7. ...застрял какой-то бездомный студент... написал акафист Коктебелю... — Булгаков имеет в виду писателя-врача С.Я. Елпатьевского (1854—1933), написавшего великолепные «Крымские очерки» (1913).
8. «Черт меня дернул спрашивать бифштекс...» — См. стр. 161—163.
9. ...на большом полотнище лицо Рыкова. — Рыков Алексей Иванович (1881—1938), виднейший партийный и государственный деятель. Многие годы возглавлял правительство СССР. Репрессирован и расстрелян в 1938 г. А.И. Рыков отличался простотой в обращении и о нем в народе говорили, что он частенько злоупотреблял спиртными напитками. В дневнике Булгакова имеется несколько записей о Рыкове. Между тем А.И. Рыков сыграл положительную роль в судьбе писателя: он активно помогал К.С. Станиславскому в постановке «Дней Турбиных» и по его инициативе Булгакову были возвращены рукописи, изъятые у него сотрудниками ГПУ.
10. ...медная дощечка: «А.П. Чехов». — Музей А.П. Чехова в Ялте создавался любовно, многие годы. В нем были собраны уникальные экспонаты, редчайшие рукописи-автографы. Это был подлинный центр русской культуры. Сейчас музея уже практически нет: все лучшее, что было в музее, расхищено... (Это, конечно, не так, — хотя со времени Булгакова многое изменилось. — В.М.)
11. ...одну из мажар. — Мажара — большая крымская арба.
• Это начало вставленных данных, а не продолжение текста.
==> src/rtl/out_layer.sv <==
// out_layer: output-layer stage of the MLP coprocessor.
// For each of the 64 rows held in hRES_RAM (two interleaved hidden
// activations per row) it forms bias*256 + h1*w1 + h2*w2 (unsigned),
// maps that sum through the sigmoid LUT in sigm_RAM and writes one result
// per row into RES_RAM. The weights are read once per pass from wout_RAM.
//
// Ports:
//   clk, reset           single rising-edge clock, synchronous active-high reset
//   Start                begins one 64-row pass (honoured only in IDLE)
//   Done                 one-cycle pulse after the last RES write
//   hRES_read_*          hidden-result RAM read port (1-cycle latency)
//   wout_read_*          weight RAM read port: 0 = bias, 1 = w1, 2 = w2
//   sigm_read_*          sigmoid LUT read port
//   RES_write_*          result RAM write port, one write per row
//
// Build option OUT_LAYER_SATURATE_EN: when defined, the LUT index is the
// sum shifted right by 8 and clamped to the top entry; otherwise the
// shifted sum is truncated to the index width.
module out_layer #(
  parameter int width           = 8,
  parameter int hRES_depth_bits = 7,
  parameter int wout_depth_bits = 2,
  parameter int sigm_depth_bits = 8,
  parameter int RES_depth_bits  = 6
) (
  input  logic                       clk,
  input  logic                       reset,
  input  logic                       Start,
  output logic                       Done,
  output logic                       hRES_read_en,
  output logic [hRES_depth_bits-1:0] hRES_read_address,
  input  logic [width-1:0]           hRES_read_data_out,
  output logic                       wout_read_en,
  output logic [wout_depth_bits-1:0] wout_read_address,
  input  logic [width-1:0]           wout_read_data_out,
  output logic                       sigm_read_en,
  output logic [sigm_depth_bits-1:0] sigm_read_address,
  input  logic [width-1:0]           sigm_read_data_out,
  output logic                       RES_write_en,
  output logic [RES_depth_bits-1:0]  RES_write_address,
  output logic [width-1:0]           RES_write_data_in
);

  localparam int ACC_W = 2 * width + 2;

  typedef enum logic [3:0] {
    IDLE, LOAD_W, READ_H1, READ_H2, CAP_H2, ACCUM, SIG_LOOKUP, WRITE, FINISH
  } state_t;

  state_t state, state_next;

  logic [1:0]                 wcnt;
  logic [RES_depth_bits-1:0]  row;
  logic [width-1:0]           bias, w1, w2, h1, h2;
  logic [sigm_depth_bits-1:0] lut_idx;
  logic [ACC_W-1:0]           acc;
  logic [ACC_W-1:0]           acc_shr;
  logic [sigm_depth_bits-1:0] lut_idx_next;

  // Only the LUT index derived from the sum is kept; the full sum is
  // combinational in ACCUM and never needed afterwards.
  always_comb begin
    acc = ACC_W'({bias, {width{1'b0}}})
        + ACC_W'(h1) * ACC_W'(w1)
        + ACC_W'(h2) * ACC_W'(w2);
    acc_shr = acc >> width;
`ifdef OUT_LAYER_SATURATE_EN
    lut_idx_next = (acc_shr > ACC_W'({sigm_depth_bits{1'b1}})) ? '1
                                                               : sigm_depth_bits'(acc_shr);
`else
    lut_idx_next = sigm_depth_bits'(acc_shr);
`endif
  end

  always_ff @(posedge clk) begin
    if (reset) state <= IDLE;
    else       state <= state_next;
  end

  always_ff @(posedge clk) begin
    if (reset) begin
      wcnt    <= '0;
      row     <= '0;
      bias    <= '0;
      w1      <= '0;
      w2      <= '0;
      h1      <= '0;
      h2      <= '0;
      lut_idx <= '0;
    end else begin
      case (state)
        IDLE: begin
          if (Start) begin
            wcnt <= '0;
            row  <= '0;
          end
        end
        LOAD_W: begin
          // Data for address k arrives while address k+1 is presented.
          wcnt <= wcnt + 2'd1;
          case (wcnt)
            2'd1:    bias <= wout_read_data_out;
            2'd2:    w1   <= wout_read_data_out;
            2'd3:    w2   <= wout_read_data_out;
            default: ;
          endcase
        end
        READ_H2: h1 <= hRES_read_data_out;
        CAP_H2:  h2 <= hRES_read_data_out;
        ACCUM:   lut_idx <= lut_idx_next;
        WRITE: begin
          if (row != '1) row <= row + RES_depth_bits'(1);
        end
        default: ;
      endcase
    end
  end

  always_comb begin
    state_next        = state;
    Done              = 1'b0;
    hRES_read_en      = 1'b0;
    hRES_read_address = '0;
    wout_read_en      = 1'b0;
    wout_read_address = '0;
    sigm_read_en      = 1'b0;
    sigm_read_address = '0;
    RES_write_en      = 1'b0;
    RES_write_address = '0;
    RES_write_data_in = '0;
    case (state)
      IDLE: begin
        if (Start) state_next = LOAD_W;
      end
      LOAD_W: begin
        if (wcnt != 2'd3) begin
          wout_read_en      = 1'b1;
          wout_read_address = wout_depth_bits'(wcnt);
        end else begin
          state_next = READ_H1;
        end
      end
      READ_H1: begin
        hRES_read_en      = 1'b1;
        hRES_read_address = hRES_depth_bits'({row, 1'b0});
        state_next        = READ_H2;
      end
      READ_H2: begin
        hRES_read_en      = 1'b1;
        hRES_read_address = hRES_depth_bits'({row, 1'b1});
        state_next        = CAP_H2;
      end
      CAP_H2: state_next = ACCUM;
      ACCUM:  state_next = SIG_LOOKUP;
      SIG_LOOKUP: begin
        sigm_read_en      = 1'b1;
        sigm_read_address = lut_idx;
        state_next        = WRITE;
      end
      WRITE: begin
        RES_write_en      = 1'b1;
        RES_write_address = row;
        RES_write_data_in = sigm_read_data_out;
        state_next        = (row == '1) ? FINISH : READ_H1;
      end
      FINISH: begin
        Done       = 1'b1;
        state_next = IDLE;
      end
      default: state_next = IDLE;
    endcase
  end

endmodule

==> config.mk <==
export PLATFORM = sky130hd
export DESIGN_NAME = out_layer
export DESIGN_NICKNAME = d
export VERILOG_FILES = /design/src/rtl/out_layer.sv
export SDC_FILE = /design/constraint.sdc
export NUM_CORES = 1
export LEC_CHECK = 0
export CORE_ASPECT_RATIO = 0.9
export CORE_MARGIN = 3
export CORE_UTILIZATION = 60
export DETAILED_ROUTE_END_ITERATION = 10
export PLACE_DENSITY = 0.83
export SYNTH_ARGS = -nofsm -noshare
export SYNTH_HDL_FRONTEND = slang
export SYNTH_SLANG_ARGS = --single-unit
==> constraint.sdc <==
create_clock -name clk -period 7.47 [get_ports clk]
set_clock_uncertainty 0.1 [all_clocks]
set_input_delay 1.1205 -clock clk [delete_from_list [all_inputs] [get_ports clk]]
set_output_delay 1.1205 -clock clk [all_outputs]
set_load 0.03 [all_outputs]
==> results of run 1 <==
-- sequential cells by signal, indices dropped and copies added (netlist names) --
register,flops
h2,8
state,4
lut_idx,8
row,6
bias,8
h1,8
w2,8
w1,8
wcnt,2
-- per-stage QoR --
stage | cells | hold WS [ns] | power (µW)
after global routing | 1029 | 0.363 | 842
after CTS | 1029 | 0.347 | 821
after global placement | 1013 | 0.337 | 375
final | 1029 | 0.345 | 818
after detailed placement | 1013 | 0.341 | 377
after floorplan | 826 | 0.317 | 354
-- kinds of logic after synthesis --
| logic type | Yosys count | synth area share |
|---|---|---|
| and+or+nand+nor | 314 | 0.225 |
| muxes | 1 | 0.00144 |
| AOI/OAI and AO/OA | 79 | 0.0686 |
| adders and majority gates | 170 | 0.414 |
| xor gates and xnor gates | 12 | 0.0151 |
| buffers and inverters | 190 | 0.103 |
| DFF | 60 | 0.172 |
-- routing by layer --
layer,GRT usage,routed length (µm),up-vias,share of wire
li1,-,-,2614,-
met1,0.345,6850,2728,0.41
met2,0.471,8380,183,0.51
met3,0.0387,902,30,0.054
met4,0.0875,433,0,0.026
met5,0,0,-,0
-- placed cells by master (no fill, tap or decap), types with 4 or more instances in the layout --
master / netlist / final
a21o_1: 5 / 5
a21oi_1: 54 / 54
and2_1: 104 / 104
and3_1: 4 / 4
clkbuf_16: 0 / 9
clkdlybuf4s50_1: 0 / 61
dfxtp_1: 60 / 60
fa_1: 101 / 101
ha_1: 69 / 69
inv_1: 159 / 159
nand2_1: 141 / 141
nand2b_1: 5 / 5
nand3_1: 16 / 16
nand3b_1: 4 / 4
nor2_1: 18 / 18
nor3_1: 6 / 6
o21ai_0: 4 / 4
xnor2_1: 4 / 4
xor2_1: 8 / 8
-- worst max-delay path by stage --
stage / from / to / slack (ns) / cells past startpoint
6_report: h1[4] / lut_idx[7] / 1.75 / 17
5_1_grt: h1[4] / lut_idx[7] / 1.52 / 17
2_1_floorplan: h1[4] / lut_idx[7] / 2.02 / 18
4_1_cts: h1[4] / lut_idx[7] / 1.74 / 17
3_3_place_gp: h1[4] / lut_idx[7] / 1.91 / 17
3_5_place_dp: h1[4] / lut_idx[7] / 1.79 / 17
-- power breakdown --
group          switching, µW  total [µW]  leakage (µW)  internal, µW
Sequential              3.99         326      0.000484           322
Clock                    157         448      0.000155           291
Combinational           23.7        43.9       0.00310          20.1
Total                    185         818       0.00374           633
-- tightest hold or removal path, stage by stage, from the launching register on --
cell and delay (ns):
dfxtp_1 0.30, nand2_1 0.05, a21oi_1 0.05
-- area by class of cell --
class / count / area (µm²) / share of cell area
Clock buffer: 9 / 225 / 0.0282
Clock inverter: 7 / 91.3 / 0.0114
Inverter: 163 / 612 / 0.0767
Multi-Input combinational cell: 576 / 5040 / 0.632
Sequential cell: 60 / 1200 / 0.151
Tap cell: 152 / 190 / 0.0238
Timing Repair Buffer: 62 / 616 / 0.0771
==> results.toml, run 1 <==
[layout]
fillerInstances = 868
syn_to_final_growth_pct = 14.5
drive_gt1_frac = 0.0353
diodes = 0
nNetsFinal = 1069
fin_util = 0.720
final_area_mm2 = 0.00798

[grt]
antenna_found_initial = 0
grt_usage = 0.269
grt_max_degree = 58
grt_pass1_vias = 5597
grt_pass1_wl_mm = 27.2
overflow = 0

[sta]
tightest_slew_ns = 1.15
tns_ns = 0
fin_ws_ns = 1.75
clock.fmax_mhz = 175
rsz0062_at_grt = "no"
finalHoldViolCount = 0
slew_headroom = 0.226
drv_slew = 0
fin_crit_ns = 5.72
final.period_utilization = 0.765
setup_viol = 0

[clock_network]
cts_resized = 0
post_cts_buffers = 0
clock-root-buffer = "clkbuf_16"
hold_buffers = 0
htree_levels = 3
cts_tree = "done"
cts-buffers-inserted = 9
clockBufferDepth = 2
clk_latency_ns = 0.33
clock_sinks = 60
cts.clk_slew.worst_paths_ns = 0.06

[placement]
placed_cell_area_mm2 = 0.00766
port_buffers = 62
dp_hpwl_mm = 13.5
gp_congestion = 0.980
dpl_worst_slack_ns = 1.79

[detailed_routing]
routedWlPerCell_um = 16.1
antenna_left = 0
first_pass_iters = 4
wirelength_mm = 16.6
viasPerCell = 5.40
drt-initial-drc-count = 342
route.detailed.drc = 0
num_vias = 5555

[critical_path]
path_cells = "nand2_1 > fa_1 > inv_1 > fa_1 > inv_1 > fa_1 > inv_1 > fa_1 > fa_1 > fa_1 > ha_1 > a21o_1 > a21o_1 > a21o_1 > a21o_1 > o21a_1 > o31ai_1"
path_buf_inv = 3
crit_family = "adder cells"
r2r_slack_ns = 1.75
r2r-start = "h1[4]"
slowest_stage = "fa_1"
end_kind = "flop"
cp_data_required_time_ns = 7.61
worstPathMaxFanout = 9
rr_endpoint = "lut_idx[7]"
cpMostUsedCell = "fa_1"
max_stage_delay_ns = 0.56
arrival_ns = 5.85
path_class = "flop to flop"
startpoint_type = "flop"
worst_r2r_path_depth = 17

[pwr]
leakage_uw = 0.00374
vdd_ir_drop_max_mv = 0.131
powerDensity_mw_per_mm2 = 103

[floorplan]
rows = 36
die_x_um = 120
core_area_mm2 = 0.0111
die_y_um = 108
initial_core_util = 0.629
ios = 63
design.die.area_mm2 = 0.0129

[job]
cap_violations = 0

[synthesis]
synth_top_area_frac = 0.290
synth_nets = 1023
yosys_warnings = 0
synth_area_mm2 = 0.00697
netlist_instances = 826
synthArstFlopShare = 0
ys_seq_area_frac = 0.172
synth_area_leaders = "fa_1 (29%), dfxtp_1 (17%), ha_1 (12%)"
synth-edff-count = 0
syn-mean-instance-area_um2 = 8.43
synth_area_leader_cell = "fa_1"
yosys.cell_count.top_type = "inv_1"
ys.flop_type = "dfxtp_1"
ys_seq_elements = 60
ys_top_cells_by_count = "inv_1 (159), nand2_1 (141), and2_1 (104)"
synth_cell_types = 46

[worst_hold_path]
min_to = "lut_idx[2]"
hold_start = "lut_idx[2]"
hold_class = "flop to flop"
holdPathStages = 2

[status]
status = "finished clean"
Note: power is estimated with default switching activity, not from simulation.
==> run 2, diff against run 1 <==
==> constraint.sdc (replaced) <==
create_clock -name clk -period 5.9 [get_ports clk]
set_clock_uncertainty 0.1 [all_clocks]
set_input_delay 0.885 -clock clk [delete_from_list [all_inputs] [get_ports clk]]
set_output_delay 0.885 -clock clk [all_outputs]
set_load 0.03 [all_outputs]
==> results.toml, run 2 (synthesized netlist as in run 1, its figures left out) <==
[sta]
tightest_slew_ns = 1.10
setup_viol = 0
fin_crit_ns = 5.65
rsz0062_at_grt = "no"
clock.fmax_mhz = 177
slew_headroom = 0.263
drv_slew = 0
final.period_utilization = 0.958
finalHoldViolCount = 0
tns_ns = 0

[critical_path]
rr_endpoint = "lut_idx[7]"
cp.depth = 17
path_cells = "nand2_1 > fa_1 > inv_1 > fa_1 > inv_1 > fa_1 > inv_1 > fa_1 > fa_1 > fa_1 > ha_1 > a21o_1 > a21o_1 > a21o_1 > a21o_1 > o21a_1 > o31ai_1"
r2r_slack_ns = 0.25
slowest_stage = "fa_1"
crit_family = "adder cells"
path_class = "flop to flop"
startpoint_type = "flop"
critPathCapture = "lut_idx[7]"
path_buf_inv = 3
r2r-start = "w1[6]"
arrival_ns = 5.80
end_kind = "flop"
max_stage_delay_ns = 0.55
worstPathMaxFanout = 9
cpMostUsedCell = "fa_1"
cp_data_required_time_ns = 6.04
worst_r2r_path_depth = 17
startpoint = "w1[6]"

[layout]
final_area_mm2 = 0.00797
syn_to_final_growth_pct = 14.4
diodes = 0
multiInputGateArea_mm2 = 0.00504
register_area_mm2 = 0.00120
nNetsFinal = 1070
drive_gt1_frac = 0.0387
fillerInstances = 872
final_cell_mix = "inv_1 (159), nand2_1 (141), and2_1 (104)"
final_common_cell = "inv_1"

[floorplan]
rows = 36
design.die.area_mm2 = 0.0129
core_area_mm2 = 0.0111
die_y_um = 108
initial_core_util = 0.629
die_x_um = 120
ios = 63

[grt]
grt_pass1_wl_mm = 28.0
antenna_found_initial = 0
grt_usage = 0.273
grt_pass1_vias = 5780
grt_max_degree = 58
overflow = 0

[clock_network]
clockBufferDepth = 2
clk_latency_ns = 0.33
cts-buffers-inserted = 9
clock_sinks = 60
cts_resized = 0
cts.clk_slew.worst_paths_ns = 0.06
clock-root-buffer = "clkbuf_16"
cts_tree = "done"
hold_buffers = 0
htree_levels = 3
post_cts_buffers = 0

[worst_hold_path]
hold_class = "flop to flop"

[detailed_routing]
drt-initial-drc-count = 441
viasPerCell = 5.43
route.detailed.drc = 0
first_pass_iters = 5
num_vias = 5596
antenna_left = 0
routedWlPerCell_um = 16.3
wirelength_mm = 16.8

[pwr]
leakage_uw = 0.00373
p_clk_frac = 0.529
switching_share = 0.236
p_comb_frac = 0.056
p_switching_uw = 235
vdd_ir_drop_max_mv = 0.180
p_seq_frac = 0.415
intPower_uw = 761
powerDensity_mw_per_mm2 = 125

[placement]
dp_hpwl_mm = 13.6
gp_congestion = 0.974
port_buffers = 62
placed_cell_area_mm2 = 0.00767

[status]
status = "finished clean"

[job]
cap_violations = 0
run 2: how the worst min path moves through the flow:
stage	end	cells past startpoint	startpoint	slack [ns]
2_1_floorplan	lut_idx[7]	2	lut_idx[7]	0.32
3_3_place_gp	lut_idx[2]	2	lut_idx[2]	0.34
3_5_place_dp	lut_idx[2]	2	lut_idx[2]	0.34
4_1_cts	lut_idx[2]	2	lut_idx[2]	0.35
5_1_grt	lut_idx[2]	2	lut_idx[2]	0.37
6_report	lut_idx[2]	2	lut_idx[2]	0.35
run 2: stage by stage:
stage | utilization | worst slack (ns) | cells | hold WS (ns) | power [µW]
after floorplan | - | 0.451 | 826 | 0.317 | 448
after global placement | 0.692 | 0.344 | 1014 | 0.336 | 475
after detailed placement | 0.692 | 0.211 | 1014 | 0.343 | 477
after CTS | 0.719 | 0.184 | 1030 | 0.354 | 994
after global routing | 0.719 | 0.0241 | 1030 | 0.369 | 1020
final | 0.719 | 0.246 | 1030 | 0.353 | 995
run 2: final cells by class:
cell class              count  area share
multi-input cells         576       0.633
flip-flops and latches     60       0.151
repair buffers             63      0.0782
inverters                 163      0.0768
clock buffers              10      0.0287
well taps                 152      0.0239
clock inverters             6     0.00801
run 2: worst register-to-register path, stage by stage (launching register included):
cell and delay (ns):
dfxtp_1 0.47, nand2_1 0.12, fa_1 0.51, inv_1 0.06, fa_1 0.53, inv_1 0.05, fa_1 0.55, inv_1 0.06
fa_1 0.53, fa_1 0.54, fa_1 0.49, ha_1 0.38, a21o_1 0.20, a21o_1 0.19, a21o_1 0.20, a21o_1 0.19
o21a_1 0.18, o31ai_1 0.20
run 2: power groups by stage:
stage | sequential (µW) | clock, µW | combinational (µW)
after floorplan | 419 | 0 | 29.3
after CTS | 413 | 525 | 55.5
after detailed placement | 422 | 0 | 55.0
final | 413 | 526 | 55.8
after global routing | 414 | 547 | 60.5
after global placement | 422 | 0 | 53.0
run 2: routing by layer:
| metal | vias up | global-route usage | share of wire |
|---|---|---|---|
| met5 | - | 0 | 0 |
| met4 | 0 | 0.0785 | 0.019 |
| met3 | 32 | 0.0371 | 0.063 |
| met2 | 185 | 0.481 | 0.51 |
| met1 | 2772 | 0.356 | 0.41 |
| li1 | 2607 | - | - |
==> run 3, diff against run 2 <==
--- a/config.mk
+++ b/config.mk
@@ -7,9 +7,9 @@
 export LEC_CHECK = 0
 export CORE_ASPECT_RATIO = 0.9
 export CORE_MARGIN = 3
-export CORE_UTILIZATION = 60
+export CORE_UTILIZATION = 55
 export DETAILED_ROUTE_END_ITERATION = 10
-export PLACE_DENSITY = 0.83
+export PLACE_DENSITY = 0.77
 export SYNTH_ARGS = -nofsm -noshare
 export SYNTH_HDL_FRONTEND = slang
 export SYNTH_SLANG_ARGS = --single-unit
==> results.toml, run 3 (synthesized netlist as in run 1, its figures left out) <==
[clock_network]
hold_buffers = 0
htree_levels = 3
cts_tree = "done"
clk_latency_ns = 0.33
clock-root-buffer = "clkbuf_16"
clockBufferDepth = 2
cts.clk_slew.worst_paths_ns = 0.06
clock_sinks = 60
cts-buffers-inserted = 9
post_cts_buffers = 0

[pwr]
leakage_uw = 0.00376
powerDensity_mw_per_mm2 = 130
vdd_ir_drop_max_mv = 0.175
finalPower_uw = 1040

[critical_path]
r2r-start = "h1[6]"
rr_endpoint = "lut_idx[7]"
arrival_ns = 5.73
path_cells = "nand2_1 > fa_1 > inv_1 > fa_1 > inv_1 > fa_1 > inv_1 > fa_1 > fa_1 > fa_1 > ha_1 > a21o_1 > a21o_1 > a21o_1 > a21o_1 > o21a_1 > o31ai_1"
slowest_stage = "fa_1"
max_stage_delay_ns = 0.56
startpoint_type = "flop"
cp_data_required_time_ns = 6.05
worstPathMaxFanout = 9
r2r_slack_ns = 0.31
cpMostUsedCell = "fa_1"
worst_r2r_path_depth = 17
end_kind = "flop"
path_class = "flop to flop"

[grt]
met2_usage = 0.360
grt_pass1_wl_mm = 26.3
grt_max_degree = 58
grt_usage = 0.228
grt_util_met1 = 0.315
met3_usage = 0.0486
grt_pass1_vias = 5482
overflow = 0
top_usage_layer = "met2"
antenna_found_initial = 0

[floorplan]
core_area_mm2 = 0.0122
rows = 38
initial_core_util = 0.570
die_x_um = 125
design.die.area_mm2 = 0.0141
ios = 63
die_y_um = 113

[sta]
finalHoldViolCount = 0
setup_viol = 0
fin_crit_ns = 5.59
rsz0062_at_grt = "no"
drv_slew = 0
tightest_slew_ns = 1.10
tns_ns = 0
final.period_utilization = 0.947
slew_headroom = 0.259
clock.fmax_mhz = 179

[job]
cap_violations = 0

[worst_hold_path]
hold_class = "flop to flop"
holdPathStages = 2
min_to = "lut_idx[0]"
hold_start = "lut_idx[0]"

[detailed_routing]
num_vias = 5464
route.detailed.drc = 0
antenna_left = 0
drt-initial-drc-count = 259
routedWlPerCell_um = 14.7
first_pass_iters = 5
wirelength_mm = 15.3
viasPerCell = 5.25

[placement]
gp_congestion = 0.896
dp_hpwl_mm = 12.4
port_buffers = 62

[layout]
final_cell_mix = "inv_1 (159), nand2_1 (141), and2_1 (104)"
nNetsFinal = 1072
final_common_cell = "inv_1"
syn_to_final_growth_pct = 15.2
drive_gt1_frac = 0.0409
diodes = 0

[status]
status = "finished clean"
-- run 3: cell count changes in the layout (fill, tap and decap cells not counted), sizes merged --
| cell | before | now |
|---|---|---|
| bufinv | 1 | 2 |
| clkbuf | 10 | 9 |
| clkinvlp | 2 | 1 |
| buf | 2 | 4 |
| clkinv | 3 | 4 |
-- run 3: repair_timing --
item | 4_1_cts | 5_1_grt
endpoints found under the hold margin | 0 | 0
gates resized for setup | 0 | 2
endpoints found under the setup margin | 0 | 1
-- run 3: worst max path at each step --
stage	start	endpoint	slack (ns)	cells past startpoint
finish	h1[6]	lut_idx[7]	0.31	17
global route	h1[6]	lut_idx[7]	0.03	17
CTS	h1[4]	lut_idx[7]	0.24	17
detailed placement	h1[4]	lut_idx[7]	0.26	17
global placement	h1[4]	lut_idx[7]	0.32	17
floorplan	h1[4]	lut_idx[7]	0.45	18
-- run 3: metal layers --
layer | vias to the layer above | share of wire
li1 | 2629 | -
met4 | 0 | 0.031
met3 | 35 | 0.067
met5 | - | 0
met1 | 2625 | 0.43
met2 | 175 | 0.47
-- run 3: power breakdown --
group | internal (µW) | switching, µW | leakage (µW)
Combinational | 25.5 | 29.8 | 0.00312
Clock | 371 | 199 | 0.000156
Sequential | 408 | 4.87 | 0.000485
Total | 805 | 234 | 0.00376
-- run 3: worst max-delay path: cells and delay by family, from the launching register on --
family,cells,cell delay [ns]
buffers and inverters,3,0.16
DFF,1,0.50
and+or+nand+nor,1,0.11
adders and majority gates,7,3.46
AOI/OAI and AO/OA,6,1.17
-- run 3: final cells by class --
class / count / area (µm²)
Tap cell: 160 / 200
Multi-Input combinational cell: 576 / 5040
Timing Repair Buffer: 65 / 638
Clock inverter: 7 / 98.8
Clock buffer: 9 / 225
Sequential cell: 60 / 1200
Inverter: 163 / 612
Fill cell: 1023 / 4200
-- run 3: metrics by stage --
stage / area, µm² / hold slack [ns] / setup slack, ns / cells / util
4_1_cts: 8020 / 0.356 / 0.244 / 1040 / 0.656
3_3_place_gp: 7700 / 0.339 / 0.320 / 1024 / 0.630
3_5_place_dp: 7700 / 0.349 / 0.256 / 1024 / 0.630
2_1_floorplan: 6970 / 0.317 / 0.451 / 826 / -
5_1_grt: 8020 / 0.369 / 0.0343 / 1040 / 0.657
6_report: 8020 / 0.352 / 0.314 / 1040 / 0.657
12. ...с тоской и сожалением уехали, в Москву. — В поезд Булгаковы сели 9 июля, а 10-го из Лозовой направили весточку Волошиным следующего содержания: «Дорогие Марья Степановна и Максимилиан Александрович, шлем Вам самый сердечный привет. Мы сделали великолепную прогулку без особых приключений. Качало несильно. В Ялте прожили сутки и ходили в дом Чехова. До Севастополя ехали автомобилем. Леоновы напугались моря в последнюю минуту. Мне очень не хочется принимать городской вид. С большим теплом вспоминаем Коктебель. Всем поклон... Л. Булгакова». Булгаков приписал: «На станциях паршиво. Всем мой привет».